The fact that such an index exists testifies to how these qualities are being tracked by investors fired up by ideas about sustainability, social practices and transparency.
The world’s largest asset manager, BlackRock, Brazilian personal care products firm Natura & Co, and accountancy and consultancy firm Accenture score first, second and third for being the most diverse and inclusive in the world, according to a ranking by data and information services firm Refinitiv.
Industries leading the firm’s Diversity and Inclusion Index Top 100 are banking, investment services and insurance firms with a total of 18, followed by pharmaceuticals with nine and telecommunications services, specialist retailers and personal and household products and services with seven respectively. The US leads the Top 100 list with 20 firms followed by the UK with 13, Australia with nine and Canada and France with seven.

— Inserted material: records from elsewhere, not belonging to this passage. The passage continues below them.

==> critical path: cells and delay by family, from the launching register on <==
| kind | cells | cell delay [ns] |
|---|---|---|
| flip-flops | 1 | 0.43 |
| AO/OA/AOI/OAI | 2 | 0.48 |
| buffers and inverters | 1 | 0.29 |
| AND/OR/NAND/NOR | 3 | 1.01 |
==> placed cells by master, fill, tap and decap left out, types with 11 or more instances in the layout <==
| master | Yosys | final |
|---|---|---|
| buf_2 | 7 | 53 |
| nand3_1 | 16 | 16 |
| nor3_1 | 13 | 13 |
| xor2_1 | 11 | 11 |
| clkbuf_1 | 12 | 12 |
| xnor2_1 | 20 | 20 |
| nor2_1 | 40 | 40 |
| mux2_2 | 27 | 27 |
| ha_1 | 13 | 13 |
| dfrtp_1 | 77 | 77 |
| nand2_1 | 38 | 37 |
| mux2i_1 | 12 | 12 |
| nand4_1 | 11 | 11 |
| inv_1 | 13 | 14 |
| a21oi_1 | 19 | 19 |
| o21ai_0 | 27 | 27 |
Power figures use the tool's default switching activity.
### config.mk
export PLATFORM = sky130hd
export DESIGN_NAME = config_loader
export DESIGN_NICKNAME = d
export VERILOG_FILES = /design/src/loader_pkg.sv /design/src/byte_fifo.sv /design/src/config_loader.sv
export VERILOG_INCLUDE_DIRS = /design/src
export SDC_FILE = /design/constraint.sdc
export NUM_CORES = 1
export LEC_CHECK = 0
export BUFFER_PORTS_ARGS = -buffer_cell sky130_fd_sc_hd__buf_2
export CORE_MARGIN = 3
export CORE_UTILIZATION = 56
export CTS_CLUSTER_SIZE = 28
export DETAILED_ROUTE_END_ITERATION = 6
export PLACE_DENSITY = 0.73
export SLEW_MARGIN = 10
export SYNTH_ARGS = -nofsm -noshare
export SYNTH_HDL_FRONTEND = slang
export SYNTH_SLANG_ARGS = --single-unit
### constraint.sdc
create_clock -name SYS_CLK -period 4.3 [get_ports SYS_CLK]
set_input_delay 0.215 -clock SYS_CLK [delete_from_list [all_inputs] [get_ports SYS_CLK]]
set_output_delay 0.215 -clock SYS_CLK [all_outputs]
set_load 0.02 [all_outputs]
`config.mk`:
```
export PLATFORM = sky130hd
export DESIGN_NAME = dic_digital_input_conditioner
export DESIGN_NICKNAME = d
export VERILOG_FILES = /design/src/hdl/dic_pkg.sv /design/src/hdl/dic_channel.sv /design/src/hdl/dic_digital_input_conditioner.sv /design/src/hdl/dic_scan_tick.sv
export VERILOG_INCLUDE_DIRS = /design/src /design/src/hdl
export SDC_FILE = /design/constraint.sdc
export NUM_CORES = 2
export LEC_CHECK = 0
export ABC_AREA = 1
export BUFFER_PORTS_ARGS = -buffer_cell sky130_fd_sc_hd__buf_2
export CORE_MARGIN = 8
export CORE_UTILIZATION = 45
export DETAILED_ROUTE_END_ITERATION = 16
export MAX_ROUTING_LAYER = met4
export SYNTH_ARGS = -nofsm -noshare
export SYNTH_HDL_FRONTEND = slang
export SYNTH_HIERARCHICAL = 1
export SYNTH_SLANG_ARGS = --single-unit
```
`constraint.sdc`:
```
create_clock -name CLOCK_IN -period 10.66 [get_ports CLOCK_IN]
set_clock_uncertainty 0.15 [all_clocks]
set_input_delay 1.599 -clock CLOCK_IN [delete_from_list [all_inputs] [get_ports CLOCK_IN]]
set_output_delay 1.599 -clock CLOCK_IN [all_outputs]
set_load 0.02 [all_outputs]
```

The index ratings, which are informed by Refinitiv’s environmental, social, and governance data, are designed to measure relative performance of close to 10,000 companies representing 80 per cent and more of global market cap across more than 450 ESG data points, to provide clients with a critical and differentiated insight. The Index was launched in 2016.
The publication of these figures highlights how qualities such as diversity and inclusion are increasingly important selection points for investors motivated by non-financial as well as monetary concerns.
Refinitiv said the D&I Index rates and scores companies across four main points: Diversity, inclusion, people development and controversies. Only companies with scores across all four pillars are assigned an overall score (the average of the pillar scores).
“Some of the largest asset managers in the world have this year become much more active in engaging in shareholder voting on the issue of improving diversity and even the world’s oldest private banks have taken to the industry stage to discuss their investment strategies around ESG,” Sang Lee, managing partner at Aite Group, said.
William Trout, head of wealth management at Celent, said: “ESG today has reached a tipping point, and issues related to employee welfare, gender equality, supplier diversity and other social concerns today vie with governance and environmental considerations for attention. Firms must prioritise diversity and inclusion or face tangible pressure from activists and consumers as well as investors, particularly as stakeholder capitalism challenges the primacy of the shareholder in corporate decision-making.”
Globally the cultural diversity of board members has increased from five years ago but has stalled at around 30 per cent. Europe, the Middle East and Africa (EMEA) leads the way with the most culturally and gender diverse boards, while at country level, Germany is the only country that has maintained a positive increase in the percentage of culturally diverse board members.
Regionally, Africa is ahead of other regions with on average 34 per cent of female managers.